(LISTED RECORDS begins)
## src/rtl/wave_pkg.sv

```systemverilog
// Shared definitions for the waveform gain scaling stage.
//
// Contents:
//   GAIN_UNITY / GAIN_0P8 / GAIN_0P75 / GAIN_0P4 - unsigned Q1.15 gain constants
//   Q15_ROUND    - half-LSB offset added before the >>15 of a Q1.15 product
//   gain_state_t - encoding of the gain qualification state machine
package wave_pkg;

    localparam logic [15:0] GAIN_UNITY = 16'h8000;
    localparam logic [15:0] GAIN_0P8   = 16'h6666;
    localparam logic [15:0] GAIN_0P75  = 16'h6000;
    localparam logic [15:0] GAIN_0P4   = 16'h3333;

    localparam logic [15:0] Q15_ROUND  = 16'h4000;

    typedef enum logic [1:0] {
        IDLE  = 2'd0,
        COUNT = 2'd1,
        PEND  = 2'd2
    } gain_state_t;

endpackage

```

## src/rtl/gain_lut.sv

```systemverilog
// Combinational decode of the board waveform/gain selects into a Q1.15 gain.
//
// Ports:
//   code - {wave_sel, wave_gain}, each nominally one-hot
//   gain - unsigned Q1.15 gain; any unlisted code falls back to unity
module gain_lut
    import wave_pkg::*;
(
    input  logic [5:0]  code,
    output logic [15:0] gain
);

    always_comb begin
        gain = GAIN_UNITY;
        case (code)
            6'b001_001: gain = GAIN_UNITY;
            6'b010_001: gain = GAIN_0P8;
            6'b010_010: gain = GAIN_0P4;
            6'b100_001: gain = GAIN_0P8;
            6'b100_010: gain = GAIN_0P75;
            6'b100_100: gain = GAIN_0P4;
            default:    gain = GAIN_UNITY;
        endcase
    end

endmodule

```

## src/rtl/wave_gain_scaler.sv

```systemverilog
// Pipelined amplitude scaler between flash_ctrl and flow_ctrl. Each incoming
// sample is multiplied by the currently applied Q1.15 gain, rounded half up
// and saturated. Gain changes arrive on asynchronous board selects, are
// synchronized, debounced for STABLE_CYC cycles and only applied while the
// pipeline is empty and no sample is arriving.
//
// Ports:
//   mclk, rst_n         - clock, asynchronous active-low reset
//   wave_sel, wave_gain - asynchronous one-hot selects from the board
//   in_dv, in_data      - raw unsigned sample strobe and data
//   out_dv, out_data    - scaled sample strobe; out_data holds between strobes
//   cur_gain            - gain currently applied to new samples (Q1.15)
//   gain_upd            - high in the cycle a qualified gain is loaded
//   busy                - any pipeline stage holds a valid sample
module wave_gain_scaler
    import wave_pkg::*;
#(
    parameter int DATA_NBIT  = 20,
    parameter int STABLE_CYC = 4
) (
    input  logic                 mclk,
    input  logic                 rst_n,
    input  logic [2:0]           wave_sel,
    input  logic [2:0]           wave_gain,
    input  logic                 in_dv,
    input  logic [DATA_NBIT-1:0] in_data,
    output logic                 out_dv,
    output logic [DATA_NBIT-1:0] out_data,
    output logic [15:0]          cur_gain,
    output logic                 gain_upd,
    output logic                 busy
);

    localparam int PROD_W = DATA_NBIT + 16;
    localparam int SUM_W  = DATA_NBIT + 17;
    localparam int RES_W  = DATA_NBIT + 2;
    localparam logic [7:0] CNT_LAST = 8'(STABLE_CYC - 1);

    logic [5:0]            sync_meta;
    logic [5:0]            sync_code;
    logic [15:0]           dec_gain;

    gain_state_t           state;
    gain_state_t           next_state;
    logic [15:0]           cand;
    logic [15:0]           next_cand;
    logic [7:0]            cnt;
    logic [7:0]            next_cnt;
    logic                  take_update;

    logic                  v1;
    logic                  v2;
    logic [DATA_NBIT-1:0]  s1_data;
    logic [15:0]           s1_gain;
    logic [PROD_W-1:0]     s2_prod;
    logic [RES_W-1:0]      rnd_res;

    // Two-flop synchronizer for the board selects; both halves of the code
    // move together so the decoder never sees a mixed old/new pair for long.
    always_ff @(posedge mclk or negedge rst_n) begin
        if (!rst_n) begin
            sync_meta <= '0;
            sync_code <= '0;
        end else begin
            sync_meta <= {wave_sel, wave_gain};
            sync_code <= sync_meta;
        end
    end

    gain_lut u_gain_lut (
        .code (sync_code),
        .gain (dec_gain)
    );

    // Gain qualification state register; cur_gain is only ever loaded from a
    // fully debounced candidate.
    always_ff @(posedge mclk or negedge rst_n) begin
        if (!rst_n) begin
            state    <= IDLE;
            cand     <= GAIN_UNITY;
            cnt      <= '0;
            cur_gain <= GAIN_UNITY;
        end else begin
            state <= next_state;
            cand  <= next_cand;
            cnt   <= next_cnt;
            if (take_update) begin
                cur_gain <= cand;
            end
        end
    end

    // Next-state logic. A decoded value that changes while counting or
    // pending restarts qualification; in PEND a change takes priority over
    // applying the stale candidate.
    always_comb begin
        next_state  = state;
        next_cand   = cand;
        next_cnt    = cnt;
        take_update = 1'b0;
        case (state)
            IDLE: begin
                if (dec_gain != cur_gain) begin
                    next_cand  = dec_gain;
                    next_cnt   = '0;
                    next_state = COUNT;
                end
            end
            COUNT: begin
                if (dec_gain != cand) begin
                    next_cand = dec_gain;
                    next_cnt  = '0;
                end else if (cnt == CNT_LAST) begin
                    next_state = (cand == cur_gain) ? IDLE : PEND;
                end else begin
                    next_cnt = cnt + 8'd1;
                end
            end
            PEND: begin
                if (dec_gain != cand) begin
                    next_cand  = dec_gain;
                    next_cnt   = '0;
                    next_state = COUNT;
                end else if (!in_dv && !busy) begin
                    take_update = 1'b1;
                    next_state  = IDLE;
                end
            end
            default: begin
                next_state = IDLE;
            end
        endcase
    end

    assign gain_upd = take_update;

    // Stage 1: capture the sample together with the gain in force when it
    // arrived, so later gain loads cannot affect it.
    always_ff @(posedge mclk or negedge rst_n) begin
        if (!rst_n) begin
            v1      <= 1'b0;
            s1_data <= '0;
            s1_gain <= GAIN_UNITY;
        end else begin
            v1 <= in_dv;
            if (in_dv) begin
                s1_data <= in_data;
                s1_gain <= cur_gain;
            end
        end
    end

    // Stage 2: full-width unsigned product.
    always_ff @(posedge mclk or negedge rst_n) begin
        if (!rst_n) begin
            v2      <= 1'b0;
            s2_prod <= '0;
        end else begin
            v2 <= v1;
            if (v1) begin
                s2_prod <= PROD_W'(s1_data) * PROD_W'(s1_gain);
            end
        end
    end

    // Round half up and drop the 15 fractional bits; two extra integer bits
    // are kept so an overflow can be detected.
    assign rnd_res = RES_W'((SUM_W'(s2_prod) + SUM_W'(Q15_ROUND)) >> 15);

    // Stage 3: saturate to the sample width; out_data holds between strobes.
    always_ff @(posedge mclk or negedge rst_n) begin
        if (!rst_n) begin
            out_dv   <= 1'b0;
            out_data <= '0;
        end else begin
            out_dv <= v2;
            if (v2) begin
                if (|rnd_res[RES_W-1:DATA_NBIT]) begin
                    out_data <= '1;
                end else begin
                    out_data <= rnd_res[DATA_NBIT-1:0];
                end
            end
        end
    end

    assign busy = v1 | v2 | out_dv;

endmodule

```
(LISTED RECORDS ends)
◆ **AIM OF THE EXERCISE**:
Scan the records above. Return every line with "width" in it.

◆ **REPLY**:
    // Stage 2: full-width unsigned product.
    // Stage 3: saturate to the sample width; out_data holds between strobes.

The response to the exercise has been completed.